## Directions for this task:
An exact, complete copy of the entries is what is needed.

• • • • • • •

`src/rtl/mem_store_merger.sv`:
```
// Read-modify-write store merger: byte/half stores read the target word, merge the new lanes, write it back.
// Optional misalignment check enabled by defining MEM_STORE_MISALIGN_CHECK_EN.
module mem_store_merger #(
    parameter int unsigned NB_DATA = 32,
    parameter int unsigned NB_ADDR = 10,
    parameter int unsigned NB_MASK = 2
) (
    input  logic               i_clock,
    input  logic               i_reset,
    input  logic               i_valid,
    input  logic [NB_ADDR+1:0] i_address,
    input  logic [NB_DATA-1:0] i_dato,
    input  logic [NB_MASK-1:0] i_mascara,
    output logic               o_ready,
    output logic [NB_ADDR-1:0] o_mem_addr,
    output logic               o_mem_rd_en,
    input  logic [NB_DATA-1:0] i_mem_rd_data,
    output logic               o_mem_wr_en,
    output logic [NB_DATA-1:0] o_mem_wr_data,
    output logic               o_done,
    output logic               o_misaligned
);

    localparam logic [NB_MASK-1:0] MASK_BYTE = NB_MASK'(0);
    localparam logic [NB_MASK-1:0] MASK_HALF = NB_MASK'(1);
    localparam logic [NB_MASK-1:0] MASK_RSVD = NB_MASK'(2);
    localparam logic [NB_MASK-1:0] MASK_WORD = NB_MASK'(3);

    typedef enum logic [2:0] {
        ST_IDLE,
        ST_READ,
        ST_MERGE,
        ST_WRITE,
        ST_ERROR
    } state_t;

    state_t             state_q, state_d;
    logic [NB_ADDR+1:0] addr_q, addr_d;
    logic [NB_MASK-1:0] mask_q, mask_d;
    logic [NB_DATA-1:0] wdata_q, wdata_d;
    logic [NB_DATA-1:0] merged_c;
    logic               ready_q, rd_en_q, wr_en_q, done_q;
    logic               word_c, bad_c;

    // Classify the incoming request: direct word write, or rejected as misaligned.
    always_comb begin
        bad_c  = 1'b0;
`ifdef MEM_STORE_MISALIGN_CHECK_EN
        word_c = (i_mascara == MASK_WORD);
        bad_c  = (i_mascara == MASK_RSVD)
              || ((i_mascara == MASK_HALF) && i_address[0])
              || ((i_mascara == MASK_WORD) && (i_address[1:0] != 2'b00));
`else
        word_c = (i_mascara == MASK_WORD) || (i_mascara == MASK_RSVD);
`endif
    end

    // Little-endian lane merge; wdata_q holds the captured store data until MERGE.
    always_comb begin
        merged_c = i_mem_rd_data;
        if (mask_q == MASK_BYTE) begin
            merged_c[{addr_q[1:0], 3'b000} +: 8] = wdata_q[7:0];
        end else begin
            merged_c[{addr_q[1], 4'b0000} +: 16] = wdata_q[15:0];
        end
    end

    always_comb begin
        state_d = state_q;
        addr_d  = addr_q;
        mask_d  = mask_q;
        wdata_d = wdata_q;
        case (state_q)
            ST_IDLE: begin
                if (i_valid) begin
                    addr_d  = i_address;
                    mask_d  = i_mascara;
                    wdata_d = i_dato;
                    if (bad_c) begin
                        state_d = ST_ERROR;
                    end else if (word_c) begin
                        state_d = ST_WRITE;
                    end else begin
                        state_d = ST_READ;
                    end
                end
            end
            ST_READ:  state_d = ST_MERGE;
            ST_MERGE: begin
                wdata_d = merged_c;
                state_d = ST_WRITE;
            end
            ST_WRITE: state_d = ST_IDLE;
            ST_ERROR: state_d = ST_IDLE;
            default:  state_d = ST_IDLE;
        endcase
    end

    always_ff @(posedge i_clock or posedge i_reset) begin
        if (i_reset) begin
            state_q <= ST_IDLE;
            addr_q  <= '0;
            mask_q  <= '0;
            wdata_q <= '0;
            ready_q <= 1'b1;
            rd_en_q <= 1'b0;
            wr_en_q <= 1'b0;
            done_q  <= 1'b0;
        end else begin
            state_q <= state_d;
            addr_q  <= addr_d;
            mask_q  <= mask_d;
            wdata_q <= wdata_d;
            ready_q <= (state_d == ST_IDLE);
            rd_en_q <= (state_d == ST_READ);
            wr_en_q <= (state_d == ST_WRITE);
            done_q  <= (state_d == ST_WRITE) || (state_d == ST_ERROR);
        end
    end

`ifdef MEM_STORE_MISALIGN_CHECK_EN
    logic misal_q;

    always_ff @(posedge i_clock or posedge i_reset) begin
        if (i_reset) begin
            misal_q <= 1'b0;
        end else begin
            misal_q <= (state_d == ST_ERROR);
        end
    end

    assign o_misaligned = misal_q;
`else
    assign o_misaligned = 1'b0;
`endif

    assign o_ready       = ready_q;
    assign o_mem_addr    = addr_q[NB_ADDR+1:2];
    assign o_mem_rd_en   = rd_en_q;
    assign o_mem_wr_en   = wr_en_q;
    assign o_mem_wr_data = wdata_q;
    assign o_done        = done_q;

endmodule

```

• • • • • • •

## Solution to this problem:
`src/rtl/mem_store_merger.sv`:
```
// Read-modify-write store merger: byte/half stores read the target word, merge the new lanes, write it back.
// Optional misalignment check enabled by defining MEM_STORE_MISALIGN_CHECK_EN.
module mem_store_merger #(
    parameter int unsigned NB_DATA = 32,
    parameter int unsigned NB_ADDR = 10,
    parameter int unsigned NB_MASK = 2
) (
    input  logic               i_clock,
    input  logic               i_reset,
    input  logic               i_valid,
    input  logic [NB_ADDR+1:0] i_address,
    input  logic [NB_DATA-1:0] i_dato,
    input  logic [NB_MASK-1:0] i_mascara,
    output logic               o_ready,
    output logic [NB_ADDR-1:0] o_mem_addr,
    output logic               o_mem_rd_en,
    input  logic [NB_DATA-1:0] i_mem_rd_data,
    output logic               o_mem_wr_en,
    output logic [NB_DATA-1:0] o_mem_wr_data,
    output logic               o_done,
    output logic               o_misaligned
);

    localparam logic [NB_MASK-1:0] MASK_BYTE = NB_MASK'(0);
    localparam logic [NB_MASK-1:0] MASK_HALF = NB_MASK'(1);
    localparam logic [NB_MASK-1:0] MASK_RSVD = NB_MASK'(2);
    localparam logic [NB_MASK-1:0] MASK_WORD = NB_MASK'(3);

    typedef enum logic [2:0] {
        ST_IDLE,
        ST_READ,
        ST_MERGE,
        ST_WRITE,
        ST_ERROR
    } state_t;

    state_t             state_q, state_d;
    logic [NB_ADDR+1:0] addr_q, addr_d;
    logic [NB_MASK-1:0] mask_q, mask_d;
    logic [NB_DATA-1:0] wdata_q, wdata_d;
    logic [NB_DATA-1:0] merged_c;
    logic               ready_q, rd_en_q, wr_en_q, done_q;
    logic               word_c, bad_c;

    // Classify the incoming request: direct word write, or rejected as misaligned.
    always_comb begin
        bad_c  = 1'b0;
`ifdef MEM_STORE_MISALIGN_CHECK_EN
        word_c = (i_mascara == MASK_WORD);
        bad_c  = (i_mascara == MASK_RSVD)
              || ((i_mascara == MASK_HALF) && i_address[0])
              || ((i_mascara == MASK_WORD) && (i_address[1:0] != 2'b00));
`else
        word_c = (i_mascara == MASK_WORD) || (i_mascara == MASK_RSVD);
`endif
    end

    // Little-endian lane merge; wdata_q holds the captured store data until MERGE.
    always_comb begin
        merged_c = i_mem_rd_data;
        if (mask_q == MASK_BYTE) begin
            merged_c[{addr_q[1:0], 3'b000} +: 8] = wdata_q[7:0];
        end else begin
            merged_c[{addr_q[1], 4'b0000} +: 16] = wdata_q[15:0];
        end
    end

    always_comb begin
        state_d = state_q;
        addr_d  = addr_q;
        mask_d  = mask_q;
        wdata_d = wdata_q;
        case (state_q)
            ST_IDLE: begin
                if (i_valid) begin
                    addr_d  = i_address;
                    mask_d  = i_mascara;
                    wdata_d = i_dato;
                    if (bad_c) begin
                        state_d = ST_ERROR;
                    end else if (word_c) begin
                        state_d = ST_WRITE;
                    end else begin
                        state_d = ST_READ;
                    end
                end
            end
            ST_READ:  state_d = ST_MERGE;
            ST_MERGE: begin
                wdata_d = merged_c;
                state_d = ST_WRITE;
            end
            ST_WRITE: state_d = ST_IDLE;
            ST_ERROR: state_d = ST_IDLE;
            default:  state_d = ST_IDLE;
        endcase
    end

    always_ff @(posedge i_clock or posedge i_reset) begin
        if (i_reset) begin
            state_q <= ST_IDLE;
            addr_q  <= '0;
            mask_q  <= '0;
            wdata_q <= '0;
            ready_q <= 1'b1;
            rd_en_q <= 1'b0;
            wr_en_q <= 1'b0;
            done_q  <= 1'b0;
        end else begin
            state_q <= state_d;
            addr_q  <= addr_d;
            mask_q  <= mask_d;
            wdata_q <= wdata_d;
            ready_q <= (state_d == ST_IDLE);
            rd_en_q <= (state_d == ST_READ);
            wr_en_q <= (state_d == ST_WRITE);
            done_q  <= (state_d == ST_WRITE) || (state_d == ST_ERROR);
        end
    end

`ifdef MEM_STORE_MISALIGN_CHECK_EN
    logic misal_q;

    always_ff @(posedge i_clock or posedge i_reset) begin
        if (i_reset) begin
            misal_q <= 1'b0;
        end else begin
            misal_q <= (state_d == ST_ERROR);
        end
    end

    assign o_misaligned = misal_q;
`else
    assign o_misaligned = 1'b0;
`endif

    assign o_ready       = ready_q;
    assign o_mem_addr    = addr_q[NB_ADDR+1:2];
    assign o_mem_rd_en   = rd_en_q;
    assign o_mem_wr_en   = wr_en_q;
    assign o_mem_wr_data = wdata_q;
    assign o_done        = done_q;

endmodule

```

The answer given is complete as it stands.